1. Use the "aclfest.csv" data set to answer the following questions.

    A. What is the joint probability that a band played both Outside Lands _and_ Bonnaroo?
    B. What is the conditional probability that a band played Coachella, given that they played ACL Fest?  Use pipes (`%>%`), and write out in English what each line of your code chunk is doing.

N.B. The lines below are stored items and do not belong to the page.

File: config.mk
export PLATFORM = sky130hd
export DESIGN_NAME = wlk_guard
export DESIGN_NICKNAME = d
export VERILOG_FILES = /design/src/rtl/wlk_pkg.sv /design/src/rtl/wlk_key_fsm.sv /design/src/rtl/wlk_addr_dec.sv /design/src/rtl/wlk_gate.sv /design/src/rtl/wlk_guard.sv
export SDC_FILE = /design/constraint.sdc
export NUM_CORES = 1
export LEC_CHECK = 0
export BUFFER_PORTS_ARGS = -buffer_cell sky130_fd_sc_hd__buf_4
export CAP_MARGIN = 20
export CORE_UTILIZATION = 34
export DETAILED_ROUTE_END_ITERATION = 16
export PLACE_DENSITY = 0.82
export SLEW_MARGIN = 20
export SYNTH_ARGS = -nofsm -noshare
export SYNTH_HDL_FRONTEND = slang
export SYNTH_SLANG_ARGS = --single-unit
File: constraint.sdc
create_clock -name clk -period 1.2 [get_ports clk]
set_clock_uncertainty 0.15 [all_clocks]
set_input_delay 0.12 -clock clk [delete_from_list [all_inputs] [get_ports clk]]
set_output_delay 0.12 -clock clk [all_outputs]
set_load 0.05 [all_outputs]
File: src/rtl/wlk_pkg.sv
package wlk_pkg;

  typedef enum logic [1:0] {
    LK_SHUT = 2'd0,
    LK_HALF = 2'd1,
    LK_OPEN = 2'd2
  } lk_state_e;

  typedef enum logic [2:0] {
    AC_OPEN = 3'd0,
    AC_FULL = 3'd1,
    AC_STAT = 3'd2,
    AC_CTRL = 3'd3,
    AC_KEY  = 3'd4
  } acls_e;

  localparam logic [7:0] KEY_FIRST  = 8'hCA;
  localparam logic [7:0] KEY_SECOND = 8'h53;

endpackage

File: src/rtl/wlk_key_fsm.sv
module wlk_key_fsm
  import wlk_pkg::*;
(
  input  logic      clk,
  input  logic      pd_rst,
  input  logic      key_wr,
  input  logic [7:0] key_byte,
  output lk_state_e state
);

  lk_state_e nxt;

  always_comb begin
    nxt = state;
    if (key_wr) begin
      unique case (state)
        LK_SHUT: nxt = (key_byte == KEY_FIRST) ? LK_HALF : LK_SHUT;
        LK_HALF: begin
          if (key_byte == KEY_SECOND)     nxt = LK_OPEN;
          else if (key_byte == KEY_FIRST) nxt = LK_HALF;
          else                            nxt = LK_SHUT;
        end
        LK_OPEN: nxt = (key_byte == KEY_FIRST) ? LK_HALF : LK_SHUT;
        default: nxt = LK_SHUT;
      endcase
    end
  end

  // Only the persistent-domain reset touches the lock state.
  always_ff @(posedge clk) begin
    if (pd_rst) state <= LK_SHUT;
    else        state <= nxt;
  end

  AST_OPEN_NEEDS_SECOND: assert property (@(posedge clk) disable iff (pd_rst)
    (state == LK_OPEN && $past(state) != LK_OPEN) |->
      ($past(key_wr) && $past(key_byte) == KEY_SECOND && $past(state) == LK_HALF));

  AST_BAD_BYTE_RELOCK: assert property (@(posedge clk) disable iff (pd_rst)
    (key_wr && state == LK_HALF && key_byte != KEY_SECOND && key_byte != KEY_FIRST)
      |=> state == LK_SHUT);

  AST_REPEAT_FIRST_HOLD: assert property (@(posedge clk) disable iff (pd_rst)
    (key_wr && state == LK_HALF && key_byte == KEY_FIRST) |=> state == LK_HALF);

  AST_OPEN_LEAVES: assert property (@(posedge clk) disable iff (pd_rst)
    (key_wr && state == LK_OPEN) |=> state != LK_OPEN);

  AST_NO_KEY_HOLD: assert property (@(posedge clk) disable iff (pd_rst)
    !key_wr |=> $stable(state));

endmodule

File: src/rtl/wlk_addr_dec.sv
module wlk_addr_dec
  import wlk_pkg::*;
#(
  parameter int ADDR_W = 4,
  parameter int N_FULL = 5,
  parameter logic [N_FULL*ADDR_W-1:0] FULL_LIST = '0,
  parameter logic [ADDR_W-1:0] STAT_ADDR = '0,
  parameter logic [ADDR_W-1:0] CTRL_ADDR = '0,
  parameter logic [ADDR_W-1:0] KEY_ADDR  = '0
) (
  input  logic [ADDR_W-1:0] addr,
  output acls_e             cls
);

  logic [N_FULL-1:0] hit;

  for (genvar gi = 0; gi < N_FULL; gi++) begin : g_full
    assign hit[gi] = (addr == FULL_LIST[gi*ADDR_W +: ADDR_W]);
  end

  always_comb begin
    if (addr == KEY_ADDR)       cls = AC_KEY;
    else if (|hit)              cls = AC_FULL;
    else if (addr == STAT_ADDR) cls = AC_STAT;
    else if (addr == CTRL_ADDR) cls = AC_CTRL;
    else                        cls = AC_OPEN;
  end

endmodule

File: src/rtl/wlk_gate.sv
module wlk_gate
  import wlk_pkg::*;
#(
  parameter int DATA_W = 32,
  parameter logic [DATA_W-1:0] STAT_MASK = '0,
  parameter logic [DATA_W-1:0] CTRL_MASK = '0
) (
  input  logic              clk,
  input  logic              pd_rst,
  input  logic              sys_rst,
  input  logic              req,
  input  acls_e             cls,
  input  logic              open_now,
  output logic              wr_ok,
  output logic [DATA_W-1:0] wr_mask
);

  localparam logic [DATA_W-1:0] ALL_ONES = '1;

  always_ff @(posedge clk) begin
    if (pd_rst || sys_rst) begin
      wr_ok   <= 1'b0;
      wr_mask <= '0;
    end else begin
      wr_ok   <= 1'b0;
      wr_mask <= '0;
      if (req) begin
        unique case (cls)
          AC_KEY: ;
          AC_FULL: begin
            wr_ok   <= open_now;
            wr_mask <= open_now ? ALL_ONES : '0;
          end
          AC_STAT: begin
            wr_ok   <= 1'b1;
            wr_mask <= open_now ? ALL_ONES : ~STAT_MASK;
          end
          AC_CTRL: begin
            wr_ok   <= 1'b1;
            wr_mask <= open_now ? ALL_ONES : ~CTRL_MASK;
          end
          default: begin
            wr_ok   <= 1'b1;
            wr_mask <= ALL_ONES;
          end
        endcase
      end
    end
  end

  AST_FULL_LOCKED_DROP: assert property (@(posedge clk) disable iff (pd_rst || sys_rst)
    (req && cls == AC_FULL && !open_now) |=> (!wr_ok && wr_mask == '0));

  AST_SHARED_FIELDS_HELD: assert property (@(posedge clk) disable iff (pd_rst || sys_rst)
    (req && cls == AC_STAT && !open_now) |=> (wr_ok && (wr_mask & STAT_MASK) == '0));

  AST_KEY_NOT_FORWARDED: assert property (@(posedge clk) disable iff (pd_rst || sys_rst)
    (req && cls == AC_KEY) |=> !wr_ok);

  AST_IDLE_QUIET: assert property (@(posedge clk) disable iff (pd_rst || sys_rst)
    !req |=> (!wr_ok && wr_mask == '0));

endmodule

File: src/rtl/wlk_guard.sv
module wlk_guard
  import wlk_pkg::*;
#(
  parameter int ADDR_W = 4,
  parameter int DATA_W = 32,
  parameter int N_FULL = 5,
  parameter logic [N_FULL*ADDR_W-1:0] FULL_LIST = {4'd6, 4'd5, 4'd4, 4'd1, 4'd0},
  parameter logic [ADDR_W-1:0] STAT_ADDR = 4'd3,
  parameter logic [ADDR_W-1:0] CTRL_ADDR = 4'd2,
  parameter logic [ADDR_W-1:0] KEY_ADDR  = 4'd7,
  parameter logic [DATA_W-1:0] STAT_MASK = 32'h0000_1F80,
  parameter logic [DATA_W-1:0] CTRL_MASK = 32'h0003_0050
) (
  input  logic              clk,
  input  logic              pd_rst,
  input  logic              sys_rst,
  input  logic              dom_wr_en,
  input  logic              wr_valid,
  input  logic [ADDR_W-1:0] wr_addr,
  input  logic [7:0]        wr_low_byte,
  output logic              wr_ok,
  output logic [DATA_W-1:0] wr_mask,
  output logic              unlocked
);

  acls_e     cls;
  lk_state_e state;
  logic      req;
  logic      key_wr;

  assign req      = wr_valid && dom_wr_en;
  assign key_wr   = req && (cls == AC_KEY);
  assign unlocked = (state == LK_OPEN);

  wlk_addr_dec #(
    .ADDR_W(ADDR_W), .N_FULL(N_FULL), .FULL_LIST(FULL_LIST),
    .STAT_ADDR(STAT_ADDR), .CTRL_ADDR(CTRL_ADDR), .KEY_ADDR(KEY_ADDR)
  ) i_dec (
    .addr(wr_addr),
    .cls (cls)
  );

  wlk_key_fsm i_fsm (
    .clk     (clk),
    .pd_rst  (pd_rst),
    .key_wr  (key_wr),
    .key_byte(wr_low_byte),
    .state   (state)
  );

  wlk_gate #(
    .DATA_W(DATA_W), .STAT_MASK(STAT_MASK), .CTRL_MASK(CTRL_MASK)
  ) i_gate (
    .clk     (clk),
    .pd_rst  (pd_rst),
    .sys_rst (sys_rst),
    .req     (req),
    .cls     (cls),
    .open_now(unlocked),
    .wr_ok   (wr_ok),
    .wr_mask (wr_mask)
  );

  AST_SYSRST_KEEPS_LOCK: assert property (@(posedge clk) disable iff (pd_rst)
    (sys_rst && !req) |=> $stable(unlocked));

  AST_DOMAIN_OFF_INERT: assert property (@(posedge clk) disable iff (pd_rst || sys_rst)
    (wr_valid && !dom_wr_en) |=> (!wr_ok && $stable(unlocked)));

endmodule

==> results of run 1 <==
==> state kept, by name, summed over array words and instances (netlist names) <==
register / count
i_fsm.state: 2
i_gate.wr_mask: 3
i_gate.wr_ok: 1
==> stage by stage <==
stage | setup TNS [ps] | total power, W | worst slack [ps] | util
2_1_floorplan | -20.9 | 0.000337 | -20.9 | -
3_3_place_gp | -50.1 | 0.000401 | -44.9 | 0.549
3_5_place_dp | -95.0 | 0.000406 | -51.8 | 0.549
4_1_cts | -382 | 0.000613 | -19.3 | 0.585
5_1_grt | -803 | 0.000651 | -61.1 | 0.664
6_report | -296 | 0.000625 | -33.3 | 0.664
==> what timing repair did <==
item,CTS,global route
setup endpoints to repair,23,23
setup buffers,1,3
gates resized for setup,2,20
hold buffers,1,0
pin swaps,0,0
endpoints found under the hold margin,1,0
==> worst register-to-register path, stage by stage (launching register included) <==
cell and delay [ps]:
dfxtp_2 340, nor2b_4 190, buf_4 130, nand2_1 70, a21oi_2 120, o21ba_2 120
==> routing by layer <==
metal / vias up / share of wire / GRT usage
met5: - / 0 / 0
met4: 0 / 0.011 / 0.100
met3: 2 / 0.10 / 0.0163
met2: 43 / 0.57 / 0.321
met1: 229 / 0.32 / 0.127
li1: 253 / - / -
==> where the power goes <==
group	switching, W	internal [W]	leakage, nW
sequential	0.00000301	0.000201	0.0513
combinational	0.000120	0.0000956	0.378
clock	0.0000791	0.000126	0.0150
total	0.000202	0.000423	0.444
==> layout make-up <==
| class | count | area, sq um | area share |
|---|---|---|---|
| Clock buffer | 4 | 26.3 | 0.0293 |
| Tap cell | 15 | 18.8 | 0.0209 |
| Inverter | 1 | 3.75 | 0.00419 |
| Timing Repair Buffer | 60 | 537 | 0.599 |
| Multi-Input combinational cell | 27 | 181 | 0.203 |
| Sequential cell | 6 | 129 | 0.144 |
==> worst paths after layout <==
check	start	end	slack, ps	cells after the start
hold reg to reg	i_fsm.state[0]	i_fsm.state[1]	390	2
setup / recovery	i_gate.wr_mask[30]	wr_mask[24]	-30	2
hold / removal	pd_rst	i_fsm.state[1]	30	3
setup reg to reg	i_fsm.state[0]	i_gate.wr_mask[12]	40	5
==> Yosys cell counts <==
| master | number |
|---|---|
| nand2_1 | 7 |
| nor2b_1 | 1 |
| inv_2 | 1 |
| or3_1 | 1 |
| or4_4 | 1 |
| a21oi_1 | 5 |
| o31ai_1 | 1 |
| nor4b_1 | 1 |
| nor4bb_1 | 2 |
| nor2_1 | 1 |
| dfxtp_1 | 6 |
| nand3b_1 | 3 |
| buf_4 | 29 |
| nand4_1 | 1 |
| o21ba_2 | 1 |
| o21ai_0 | 1 |
| o21a_1 | 1 |
==> cell families (layout without fill, tap and decap cells) <==
group                  after synthesis  after routing  synth area share
buffers and inverters               30             65             0.436
AND/OR/NAND/NOR                     18             18             0.219
AO/OA/AOI/OAI                        9              9             0.108
flip-flops                           6              6             0.236
==> metrics.cfg, run 1 <==
[sta]
worst_slack_ps=-33.3
fmax_mhz=811
fin_crit_sh=1.03
slew_headroom=0.738
rsz0062_at_grt=true
hold_viol=0
setup_viol=10
finalCriticalPeriod_ps=1230
whs_ps=33.5
finalMaxSlewViolations=0
worst-slew-pin-transition_ps=388

[logic_synthesis]
yosysSeqAreaShare=0.236
syn_area_per_cell_sq_um=8.06
synth_cells=63
yosysTopAreaCellShare=0.429
syn_nets=80
netlist_area_sq_um=508
synthDistinctLibCells=17
ys_top_cells_by_area=buf_4, dfxtp_1, nand2_1
yosysTopAreaCell=buf_4
ys.warnings.count=0
ys_seq_elements=6

[run_status]
violations=negative setup slack
outcome=finished, violations left

[global_route]
grt_usage=0.152
antenna_found_initial=0
grt_overflow_total=0
grt_pass1_wl_mm=1.63
grt_start_max_net_pins=23
grt_pass1_vias=435

[clock_tree]
numCtsBuffers=3
clock-sinks=6
ctsLongestPathBuffers=2
cts_tree=done
cts-root-buf=clkbuf_4
clk_pin_slew_ps=50
clock_latency_ps=240
htree_levels=1

[finish]
layout_common_cells=buf_4, nand2_1, buf_6
drive_gt1_frac=0.745
nets=116
fillers=110
area_delta_synth_final_pct=76.4
antennaDiodeCount=0
layout_commonest_cell=buf_4
stdcell_area_sq_um=896
fin_cells=113

[worst_setup_path]
critPathKind=reg2out
end_kind=output port
critical_path_buf_inv_count=2
cp_max_fo=11
arrival_ps=960
slowest_delay_ps=380
worstPathRequired_ps=930
crit_slowest_cell=dfxtp_4
start_kind=register
path_cells=buf_8 > buf_4
path_delay_family=flip-flops

[placed_design]
placed_cell_area_sq_um=741
portBuffers=50
gp_congestion=0.724
place_inst=104
dpl.hpwl_um=975

[power_and_ir_drop]
p_per_area_nw_per_um2=698
leakage_nw=0.444
ir_drop_uv=388

[die]
rows=13
io_pins=51
die_x_um=40.7
die_height_um=40.7
core_sq_um=1350
initial_utilization=0.376
dieArea_sq_um=1650

[drt]
ant_nets=0
vias=527
totalWireLength_mm=1.22
viasPerCell=4.66
dr.pass1.iters=4
drc=0
routedWlPerCell_um=10.8
drtIter0Drc=6

[min_path]
hp-class=in2reg

[run]
cap_viol_max_count=0

(Power assumes the default switching activity.)
==> run 2: changes to the inputs <==
- ABC_AREA: not set -> 1
- CORE_UTILIZATION: 34 -> 36
==> metrics.cfg, run 2 <==
[worst_setup_path]
critPathKind=reg2out
start_kind=register
critical_path_buf_inv_count=2  ; unchanged
arrival_ps=980  ; +20 ps
path_delay_family=flip-flops
cp_max_fo=11  ; unchanged
path_cells=buf_12 > buf_4
slowest_delay_ps=390  ; about the same
crit_slowest_cell=dfxtp_4
end_kind=output port
worstPathRequired_ps=930  ; about the same

[sta]
fin_crit_sh=1.04  ; +0.0155
tns_ps=-513  ; -217 ps
setup_viol=22  ; +12
fmax_mhz=799  ; -1.5%
worst-slew-pin-transition_ps=205  ; -183 ps
rsz0062_at_grt=true
finalCriticalPeriod_ps=1250  ; +18.6 ps
hold_viol=1  ; +1
whs_ps=-3.42  ; -37.0 ps
finalMaxSlewViolations=0  ; unchanged
worst_slack_ps=-51.9  ; -18.6 ps
slew_headroom=0.862  ; +0.125

[drt]
routedWlPerCell_um=9.32  ; -14%
vias=584  ; +11%
drc=0  ; unchanged
dr.pass1.iters=4  ; unchanged
drtIter0Drc=12  ; +6
ant_nets=0  ; unchanged
totalWireLength_mm=1.23  ; +0.65%
viasPerCell=4.42  ; -5.1%

[clock_tree]
cts-root-buf=clkbuf_4
numCtsBuffers=3  ; unchanged
htree_levels=1  ; unchanged
clock-sinks=6  ; unchanged
cts_tree=done
clock_latency_ps=260  ; +20 ps
clk_pin_slew_ps=50  ; about the same
ctsLongestPathBuffers=2  ; unchanged

[logic_synthesis]
synth_edf_count=0  ; unchanged
netlist_area_sq_um=576  ; +13%
syn_area_per_cell_sq_um=6.69  ; -17%
async_reset_ff_frac=0  ; unchanged
synth-main-ff-cell=dfxtp_1
synthDistinctLibCells=16  ; -1
ys.warnings.count=0  ; unchanged
yosysSeqAreaShare=0.209  ; -0.0278
yosysTopAreaCell=buf_4
ys_seq_elements=6  ; unchanged
syn_nets=103  ; +29%
synth_cells=86  ; +37%
yosysMostFrequentCell=buf_4
ys_top_cells_by_area=buf_4, dfxtp_1, inv_1
yosysTopAreaCellShare=0.378  ; -0.0503
synth_common_cells=buf_4, inv_1, nand2_1, nor2_1, dfxtp_1

[run]
cap_viol_max_count=0  ; unchanged

[die]
core_sq_um=1510  ; +12%
dieArea_sq_um=1760  ; +6.6%
die_x_um=42.0  ; +3.3%
io_pins=51  ; unchanged
die_height_um=42.0  ; +3.3%
rows=14  ; +1
initial_utilization=0.382  ; +0.00579

[placed_design]
place_inst=123  ; +18%
gp_congestion=0.601  ; -17%
dpl.hpwl_um=950  ; -2.6%
portBuffers=50  ; unchanged

[finish]
fin_cells=132  ; +17%
top_regs=i_gate.wr_mask x3, i_fsm.state x2, i_gate.wr_ok x1
layout_commonest_cell=buf_4
area_delta_synth_final_pct=73.9
antennaDiodeCount=0  ; unchanged
layout_common_cells=buf_4, nand2_1, inv_1, nor2_1, buf_8
drive_gt1_frac=0.586  ; -0.159
largest_reg_flops=3  ; unchanged
top_register=i_gate.wr_mask
nets=134  ; +16%

[global_route]
grt_overflow_total=0  ; unchanged
grt_usage=0.140  ; -0.0125
antenna_found_initial=0  ; unchanged
grt_start_max_net_pins=23  ; unchanged
grt_pass1_wl_mm=1.92  ; +18%
grt_pass1_vias=476  ; +9.4%

[min_path]
hp-class=in2reg

[power_and_ir_drop]
p_per_area_nw_per_um2=649  ; -7.0%
ir_drop_uv=480  ; +24%
leakage_nw=0.530  ; +19%

[run_status]
violations=negative hold slack, negative setup slack
outcome=finished, violations left

-- run 2: cell types whose count changed after synthesis, sizes merged, moves of 2 or more --
cell    before  now
nor2         1   14
nand3        0    2
inv          1   13
nor3         0    3
nor4bb       2    0
a21oi        5    2
nand3b       3    0
nand2        7   13
-- run 2: cell type report --
cell class,count,area (sq um)
repair buffers,55,586
fillers,119,505
multi-input cells,38,189
flip-flops and latches,6,131
inverters,13,48.8
clock buffers,4,26.3
well taps,16,20.0
-- run 2: cell families (layout without fill, tap and decap cells) --
| kind of cell | count (synthesis) | count (layout) | synth area share |
|---|---|---|---|
| buffers and inverters | 42 | 72 | 0.463 |
| and+or+nand+nor | 35 | 35 | 0.298 |
| DFF | 6 | 6 | 0.209 |
| AOI/OAI and AO/OA | 3 | 3 | 0.0304 |
-- run 2: worst paths after layout --
check | startpoint | to | slack, ps | cells after the start
min | sys_rst | i_gate.wr_mask[30] | -3 | 4
min reg2reg | i_fsm.state[0] | i_fsm.state[0] | 420 | 2
max | i_gate.wr_mask[30] | wr_mask[25] | -50 | 2
max reg2reg | i_fsm.state[1] | i_gate.wr_mask[17] | 130 | 6
-- run 2: where the power goes --
part           internal (W)  switching (W)
logic             0.0000994       0.000132
registers          0.000199     0.00000408
clock network      0.000127      0.0000882
total              0.000426       0.000224
-- run 2: timing repair --
item                                    CTS  global route
endpoints found under the setup margin   23            24
hold buffers                              2             0
setup buffers                             0             3
resized for setup                         3            35
cloned                                    0             1
hold endpoints to repair                  3             0
pin swaps                                 1             4
-- run 2: worst min-delay path, stage by stage --
cell,delay [ps]
buf_4,90
nor3_4,40
nand2_2,80
inv_1,40
-- run 2: metrics by stage --
stage	setup WS [ps]	total power [W]	utilization	hold WS (ps)	area (sq um)
after floorplan	4.45	0.000348	-	31.7	583
after global placement	187	0.000404	0.505	162	761
after detailed placement	156	0.000409	0.505	165	761
after CTS	-27.5	0.000624	0.542	5.27	816
after global routing	-74.9	0.000668	0.664	26.3	1000
final	-51.9	0.000649	0.664	-3.42	1000
-- run 2: routing by layer --
layer	global-route usage	vias to the layer above	wire length, um
li1	-	288	-
met4	0.0710	0	29
met1	0.143	250	397
met5	0	-	0
met3	0.0517	5	135
met2	0.247	41	667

2. Download [plays_top50.csv](data/plays_top50.csv).  This file has data on 15,000 users of a music streaming service.  The first column is a unique numerical identifier for the user.  The remaining columns are for the top 50 artists most frequently streamed by this particular subset of users.  The entries in the data frame represent "did play" (1) and "did not play" (0), with 1 meaning that a given user streamed a given artist at least once during the data-collection period.   Use this data to answer the following questions:

   A. For a randomly selected user, what are P(plays Franz Ferdinand) and P(plays Franz Ferdinand | plays the Killers)?
   B. What are P(plays Bob Dylan) and P(plays Bob Dylan | plays the Beatles)?
   C. What are P(plays Rihanna) and P(plays Rihanna | plays Kanye West)?  Are the events "plays Rihanna" and "plays Kanye West" independent?
   D. What is P(plays Queen or plays David Bowie)?  Hint: for this one you'll need to know the addition rule, $P(A \mbox{ or } B) = P(A) + P(B) - P(A,B)$.